File: src/rtl/nvs_pkg.sv
package nvs_pkg;

  typedef enum logic [2:0] {
    ST_PWRDN  = 3'd0,
    ST_RECALL = 3'd1,
    ST_IDLE   = 3'd2,
    ST_SETTLE = 3'd3,
    ST_STORE  = 3'd4,
    ST_LOCK   = 3'd5
  } nvs_state_e;

  typedef enum logic [1:0] {
    SRC_SW = 2'd0,
    SRC_HW = 2'd1,
    SRC_PF = 2'd2
  } nvs_src_e;

endpackage

File: src/rtl/nvs_access.sv
module nvs_access (
  input  logic clk,
  input  logic rst_n,
  input  logic ce_n,
  input  logic oe_n,
  input  logic we_n,
  input  logic busy_in,
  input  logic acc_open,
  input  logic acc_settle,
  output logic rd_ok,
  output logic wr_ok
);

  logic wr_prev_q;
  logic cyc_wr;
  logic cyc_rd;

  assign cyc_wr = !ce_n && !we_n;
  assign cyc_rd = !ce_n && !oe_n && we_n;

  always_comb begin
    wr_ok = cyc_wr && ((acc_open && busy_in) ||
                       ((acc_open || acc_settle) && wr_prev_q));
    rd_ok = cyc_rd && ((acc_open && busy_in) || acc_settle);
  end

  always_ff @(posedge clk or negedge rst_n) begin
    if (!rst_n) wr_prev_q <= 1'b0;
    else        wr_prev_q <= wr_ok;
  end

  AST_SETTLE_NO_NEW_WRITE: assert property (@(posedge clk) disable iff (!rst_n)
    (acc_settle && !$past(wr_ok)) |-> !wr_ok);

  AST_WRITE_NEEDS_LINE: assert property (@(posedge clk) disable iff (!rst_n)
    (wr_ok && !busy_in) |-> $past(wr_ok));

endmodule
## src/rtl/lpm_pkg.sv

```systemverilog
package lpm_pkg;
  typedef enum logic [1:0] {
    PM_ACTIVE  = 2'd0,
    PM_SHALLOW = 2'd1,
    PM_DEEP    = 2'd2
  } pmode_e;
endpackage

```

## src/rtl/lpm_cfg_reg.sv

```systemverilog
module lpm_cfg_reg #(
  parameter int REQ_W = 2
) (
  input  logic             clk,
  input  logic             rst_n,
  input  logic             wr_en,
  input  logic             locked,
  input  logic             deep_d,
  input  logic [REQ_W-1:0] req_d,
  input  logic             ie_d,
  output logic             deep_q,
  output logic [REQ_W-1:0] req_q,
  output logic             ie_q
);
  logic upd_en;

  assign upd_en = wr_en & ~locked;

  always_ff @(posedge clk or negedge rst_n) begin
    if (!rst_n) begin
      deep_q <= 1'b0;
      req_q  <= '0;
      ie_q   <= 1'b0;
    end else if (upd_en) begin
      deep_q <= deep_d;
      req_q  <= req_d;
      ie_q   <= ie_d;
    end
  end

  // a write arriving while locked leaves the configuration untouched
  p_cfg_frozen_r9: assert property (@(posedge clk) disable iff (!rst_n)
    (locked && wr_en) |=> ($stable(deep_q) && $stable(req_q) && $stable(ie_q)));
endmodule

```

## src/rtl/lpm_wake_detect.sv

```systemverilog
module lpm_wake_detect #(
  parameter int N_IRQ = 8
) (
  input  logic             rst_nmi,
  input  logic             dbg,
  input  logic [N_IRQ-1:0] pend,
  input  logic [N_IRQ-1:0] en,
  output logic             wake
);
  logic [N_IRQ-1:0] armed;

  assign armed = pend & en;
  assign wake  = rst_nmi | dbg | (|armed);
endmodule

```

## src/rtl/lpm_trans_check.sv

```systemverilog
module lpm_trans_check #(
  parameter int                    ACT_W      = 2,
  parameter logic [(1<<ACT_W)-1:0] VALID_MASK = 4'b0101
) (
  input  logic [ACT_W-1:0] act_mode,
  input  logic             deep_sel,
  input  logic             req_zero,
  output logic             deep_req,
  output logic             tr_valid
);
  localparam int N_ACT = 1 << ACT_W;

  logic [N_ACT-1:0] hit;

  for (genvar gi = 0; gi < N_ACT; gi++) begin : g_row
    if (VALID_MASK[gi]) begin : g_ok
      assign hit[gi] = (act_mode == ACT_W'(gi));
    end else begin : g_bad
      assign hit[gi] = 1'b0;
    end
  end

  assign deep_req = deep_sel & req_zero;
  assign tr_valid = |hit;
endmodule

```

## src/rtl/lpm_entry_seq.sv

```systemverilog
module lpm_entry_seq
  import lpm_pkg::*;
#(
  parameter int                    ACT_W      = 2,
  parameter int                    REQ_W      = 2,
  parameter int                    N_IRQ      = 8,
  parameter logic [(1<<ACT_W)-1:0] VALID_MASK = 4'b0101
) (
  input  logic             clk,
  input  logic             rst_n,
  input  logic             cfg_wr,
  input  logic             cfg_deep,
  input  logic [REQ_W-1:0] cfg_req,
  input  logic             cfg_ie,
  input  logic             cfg_inv_clr,
  input  logic             trig_wfi,
  input  logic             trig_wfe,
  input  logic             trig_soe,
  input  logic [ACT_W-1:0] act_mode,
  input  logic             wake_rst_nmi,
  input  logic             wake_dbg,
  input  logic [N_IRQ-1:0] irq_pend,
  input  logic [N_IRQ-1:0] irq_en,
  output logic [1:0]       pwr_mode,
  output logic             regs_locked,
  output logic             inv_flag,
  output logic             irq_out
);
  pmode_e           mode_q, mode_d;
  logic             lock_q, lock_d;
  logic             flag_q, flag_d;
  logic             deep_q, ie_q;
  logic [REQ_W-1:0] req_q;
  logic             deep_req, tr_valid, wake, trig_any, inv_set;
  logic             st_en, flag_en;

  lpm_cfg_reg #(.REQ_W(REQ_W)) u_cfg (
    .clk(clk), .rst_n(rst_n), .wr_en(cfg_wr), .locked(lock_q),
    .deep_d(cfg_deep), .req_d(cfg_req), .ie_d(cfg_ie),
    .deep_q(deep_q), .req_q(req_q), .ie_q(ie_q)
  );

  lpm_trans_check #(.ACT_W(ACT_W), .VALID_MASK(VALID_MASK)) u_chk (
    .act_mode(act_mode), .deep_sel(deep_q), .req_zero(req_q == '0),
    .deep_req(deep_req), .tr_valid(tr_valid)
  );

  lpm_wake_detect #(.N_IRQ(N_IRQ)) u_wake (
    .rst_nmi(wake_rst_nmi), .dbg(wake_dbg), .pend(irq_pend), .en(irq_en),
    .wake(wake)
  );

  assign trig_any = trig_wfi | trig_wfe | trig_soe;

  // next-state decision
  always_comb begin
    mode_d  = mode_q;
    lock_d  = lock_q;
    inv_set = 1'b0;
    case (mode_q)
      PM_ACTIVE: begin
        if (trig_any) begin
          if (!deep_req) begin
            mode_d = PM_SHALLOW;
          end else if (tr_valid) begin
            mode_d = PM_DEEP;
            lock_d = 1'b1;
          end else begin
            inv_set = 1'b1;
            if (!ie_q) mode_d = PM_SHALLOW;
          end
        end
      end
      default: begin
        if (wake) begin
          mode_d = PM_ACTIVE;
          lock_d = 1'b0;
        end
      end
    endcase
  end

  always_comb begin
    flag_d = flag_q;
    if (inv_set)                     flag_d = 1'b1;
    else if (cfg_inv_clr && !lock_q) flag_d = 1'b0;
  end

  assign st_en   = (mode_q == PM_ACTIVE) ? trig_any : wake;
  assign flag_en = inv_set | cfg_inv_clr;

  always_ff @(posedge clk or negedge rst_n) begin
    if (!rst_n) begin
      mode_q <= PM_ACTIVE;
      lock_q <= 1'b0;
    end else if (st_en) begin
      mode_q <= mode_d;
      lock_q <= lock_d;
    end
  end

  always_ff @(posedge clk or negedge rst_n) begin
    if (!rst_n)       flag_q <= 1'b0;
    else if (flag_en) flag_q <= flag_d;
  end

  assign pwr_mode    = mode_q;
  assign regs_locked = lock_q;
  assign inv_flag    = flag_q;
  assign irq_out     = flag_q & ie_q;

  // without a trigger the active state persists, whatever is written
  p_idle_holds_r2: assert property (@(posedge clk) disable iff (!rst_n)
    (pwr_mode == 2'd0 && !trig_any) |=> (pwr_mode == 2'd0));
  // the lock exists only during deep sleep
  p_lock_in_deep_r5: assert property (@(posedge clk) disable iff (!rst_n)
    regs_locked |-> (pwr_mode == 2'd2));
  // a newly raised invalid flag never coincides with deep sleep
  p_invalid_no_deep_r6: assert property (@(posedge clk) disable iff (!rst_n)
    $rose(inv_flag) |-> (pwr_mode != 2'd2));
  // the interrupt requires the flag
  p_irq_needs_flag_r7: assert property (@(posedge clk) disable iff (!rst_n)
    irq_out |-> inv_flag);
  // a wake source in sleep returns to active and unlocks
  p_wake_active_r8: assert property (@(posedge clk) disable iff (!rst_n)
    (pwr_mode != 2'd0 && wake) |=> (pwr_mode == 2'd0 && !regs_locked));
  // asleep without wake, the mode holds regardless of triggers
  p_sleep_holds_r10: assert property (@(posedge clk) disable iff (!rst_n)
    (pwr_mode != 2'd0 && !wake) |=> $stable(pwr_mode));
endmodule

```

## config.mk

```make
export PLATFORM = sky130hd
export DESIGN_NAME = lpm_entry_seq
export DESIGN_NICKNAME = d
export VERILOG_FILES = /design/src/rtl/lpm_pkg.sv /design/src/rtl/lpm_cfg_reg.sv /design/src/rtl/lpm_wake_detect.sv /design/src/rtl/lpm_trans_check.sv /design/src/rtl/lpm_entry_seq.sv
export SDC_FILE = /design/constraint.sdc
export NUM_CORES = 1
export LEC_CHECK = 0
export ABC_AREA = 0
export BUFFER_PORTS_ARGS = -buffer_cell sky130_fd_sc_hd__clkbuf_2
export CORE_AREA = 2 2 39 41
export DETAILED_ROUTE_END_ITERATION = 8
export DIE_AREA = 0 0 41 43
export PLACE_DENSITY = 0.71
export SLEW_MARGIN = 20
export SYNTH_ARGS = -nofsm -noshare
export SYNTH_HDL_FRONTEND = slang
export SYNTH_SLANG_ARGS = --single-unit
export TNS_END_PERCENT = 5
```

## constraint.sdc

```tcl
create_clock -name clk -period 4.1 [get_ports clk]
set_clock_uncertainty 0.2 [all_clocks]
set_input_delay 0.82 -clock clk [delete_from_list [all_inputs] [get_ports clk]]
set_output_delay 0.82 -clock clk [all_outputs]
set_load 0.01 [all_outputs]
```
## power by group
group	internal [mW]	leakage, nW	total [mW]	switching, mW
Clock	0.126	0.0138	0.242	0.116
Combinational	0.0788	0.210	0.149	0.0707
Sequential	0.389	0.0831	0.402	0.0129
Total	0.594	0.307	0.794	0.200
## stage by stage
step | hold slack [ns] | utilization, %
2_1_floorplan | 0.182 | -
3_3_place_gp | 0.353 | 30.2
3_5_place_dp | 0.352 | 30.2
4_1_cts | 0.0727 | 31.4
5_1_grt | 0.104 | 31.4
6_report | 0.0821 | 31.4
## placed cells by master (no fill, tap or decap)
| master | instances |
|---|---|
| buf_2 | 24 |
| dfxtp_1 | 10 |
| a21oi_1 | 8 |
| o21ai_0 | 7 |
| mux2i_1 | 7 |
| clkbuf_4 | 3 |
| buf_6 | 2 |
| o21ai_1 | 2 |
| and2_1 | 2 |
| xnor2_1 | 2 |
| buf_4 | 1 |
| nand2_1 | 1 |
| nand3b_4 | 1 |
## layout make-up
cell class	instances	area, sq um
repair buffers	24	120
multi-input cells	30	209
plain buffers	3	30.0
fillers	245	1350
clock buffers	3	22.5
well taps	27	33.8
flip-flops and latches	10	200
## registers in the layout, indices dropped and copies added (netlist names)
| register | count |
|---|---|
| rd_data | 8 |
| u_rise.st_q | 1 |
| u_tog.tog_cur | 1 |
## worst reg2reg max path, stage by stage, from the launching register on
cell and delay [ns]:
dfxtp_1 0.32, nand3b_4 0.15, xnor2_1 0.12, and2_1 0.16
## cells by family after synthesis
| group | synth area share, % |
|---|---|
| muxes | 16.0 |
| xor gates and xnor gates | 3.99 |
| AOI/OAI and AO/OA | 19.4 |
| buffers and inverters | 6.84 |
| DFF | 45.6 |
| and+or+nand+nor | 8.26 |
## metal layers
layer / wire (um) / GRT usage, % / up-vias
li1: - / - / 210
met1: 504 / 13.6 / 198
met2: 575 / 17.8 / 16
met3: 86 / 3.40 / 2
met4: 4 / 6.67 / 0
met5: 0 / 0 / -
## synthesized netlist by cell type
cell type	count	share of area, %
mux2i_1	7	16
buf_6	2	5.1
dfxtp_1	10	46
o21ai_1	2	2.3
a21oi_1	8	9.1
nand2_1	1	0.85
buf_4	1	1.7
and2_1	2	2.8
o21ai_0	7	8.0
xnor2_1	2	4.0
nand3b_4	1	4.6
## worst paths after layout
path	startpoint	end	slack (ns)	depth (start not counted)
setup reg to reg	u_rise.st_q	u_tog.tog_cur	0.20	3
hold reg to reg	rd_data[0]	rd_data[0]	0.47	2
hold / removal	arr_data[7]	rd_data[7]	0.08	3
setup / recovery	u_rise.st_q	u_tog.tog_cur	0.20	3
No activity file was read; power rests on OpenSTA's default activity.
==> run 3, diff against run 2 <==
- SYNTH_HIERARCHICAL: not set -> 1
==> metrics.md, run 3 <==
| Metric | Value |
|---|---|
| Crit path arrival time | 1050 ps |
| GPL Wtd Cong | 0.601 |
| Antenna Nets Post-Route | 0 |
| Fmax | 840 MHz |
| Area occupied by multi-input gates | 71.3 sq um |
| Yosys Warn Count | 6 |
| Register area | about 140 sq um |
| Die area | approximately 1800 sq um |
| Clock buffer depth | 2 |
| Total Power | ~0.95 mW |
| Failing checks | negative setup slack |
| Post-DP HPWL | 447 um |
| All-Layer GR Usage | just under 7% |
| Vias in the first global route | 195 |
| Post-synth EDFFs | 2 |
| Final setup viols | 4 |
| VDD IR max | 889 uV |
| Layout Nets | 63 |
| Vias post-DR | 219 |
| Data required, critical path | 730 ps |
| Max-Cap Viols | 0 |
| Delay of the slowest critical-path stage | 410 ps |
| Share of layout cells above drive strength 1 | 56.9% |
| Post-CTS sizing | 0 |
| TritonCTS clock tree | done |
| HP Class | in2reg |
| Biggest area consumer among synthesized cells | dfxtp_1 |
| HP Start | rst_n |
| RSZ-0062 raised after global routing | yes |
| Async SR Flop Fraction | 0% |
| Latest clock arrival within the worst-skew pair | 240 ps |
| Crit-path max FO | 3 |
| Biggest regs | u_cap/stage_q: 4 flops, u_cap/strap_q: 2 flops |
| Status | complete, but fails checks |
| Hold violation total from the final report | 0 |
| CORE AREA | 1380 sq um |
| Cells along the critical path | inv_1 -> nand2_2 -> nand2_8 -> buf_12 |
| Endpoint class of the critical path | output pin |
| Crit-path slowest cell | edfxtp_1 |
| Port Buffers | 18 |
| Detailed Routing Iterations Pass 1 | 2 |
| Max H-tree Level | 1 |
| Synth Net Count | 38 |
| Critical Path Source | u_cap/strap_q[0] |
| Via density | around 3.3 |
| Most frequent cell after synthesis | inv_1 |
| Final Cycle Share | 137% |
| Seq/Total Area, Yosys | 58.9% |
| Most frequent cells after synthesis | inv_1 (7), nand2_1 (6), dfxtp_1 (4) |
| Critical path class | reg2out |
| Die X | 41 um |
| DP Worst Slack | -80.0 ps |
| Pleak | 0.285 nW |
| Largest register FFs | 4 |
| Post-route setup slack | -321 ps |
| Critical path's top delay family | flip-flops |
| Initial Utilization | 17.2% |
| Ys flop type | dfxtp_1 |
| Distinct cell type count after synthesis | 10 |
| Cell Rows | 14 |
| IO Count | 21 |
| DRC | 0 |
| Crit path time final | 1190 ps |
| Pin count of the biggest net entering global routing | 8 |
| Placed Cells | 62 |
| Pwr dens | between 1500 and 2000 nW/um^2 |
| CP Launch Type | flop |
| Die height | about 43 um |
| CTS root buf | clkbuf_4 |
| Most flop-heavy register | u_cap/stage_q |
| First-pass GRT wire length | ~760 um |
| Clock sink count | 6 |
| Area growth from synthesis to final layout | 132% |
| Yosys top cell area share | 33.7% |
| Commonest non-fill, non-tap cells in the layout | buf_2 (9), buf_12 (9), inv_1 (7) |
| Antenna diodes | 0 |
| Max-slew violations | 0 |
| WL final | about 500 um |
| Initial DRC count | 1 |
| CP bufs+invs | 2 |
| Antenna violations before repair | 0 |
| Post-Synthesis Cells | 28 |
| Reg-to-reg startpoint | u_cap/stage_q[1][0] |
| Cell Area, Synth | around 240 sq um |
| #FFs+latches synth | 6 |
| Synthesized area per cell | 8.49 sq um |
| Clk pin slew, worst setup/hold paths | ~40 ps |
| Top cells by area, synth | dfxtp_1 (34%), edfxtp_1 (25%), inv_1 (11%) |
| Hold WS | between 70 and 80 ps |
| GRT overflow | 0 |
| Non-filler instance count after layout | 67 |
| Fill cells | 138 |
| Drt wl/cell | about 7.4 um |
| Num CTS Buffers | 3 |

◆ EXERCISE DETAILS ◆
Retype exactly, and only, the lines above from the one where "140 sq um |" occurs up to and including the one where "Fraction | 0% |" occurs.

◆ TASK RESULT ◆
| Register area | about 140 sq um |
| Die area | approximately 1800 sq um |
| Clock buffer depth | 2 |
| Total Power | ~0.95 mW |
| Failing checks | negative setup slack |
| Post-DP HPWL | 447 um |
| All-Layer GR Usage | just under 7% |
| Vias in the first global route | 195 |
| Post-synth EDFFs | 2 |
| Final setup viols | 4 |
| VDD IR max | 889 uV |
| Layout Nets | 63 |
| Vias post-DR | 219 |
| Data required, critical path | 730 ps |
| Max-Cap Viols | 0 |
| Delay of the slowest critical-path stage | 410 ps |
| Share of layout cells above drive strength 1 | 56.9% |
| Post-CTS sizing | 0 |
| TritonCTS clock tree | done |
| HP Class | in2reg |
| Biggest area consumer among synthesized cells | dfxtp_1 |
| HP Start | rst_n |
| RSZ-0062 raised after global routing | yes |
| Async SR Flop Fraction | 0% |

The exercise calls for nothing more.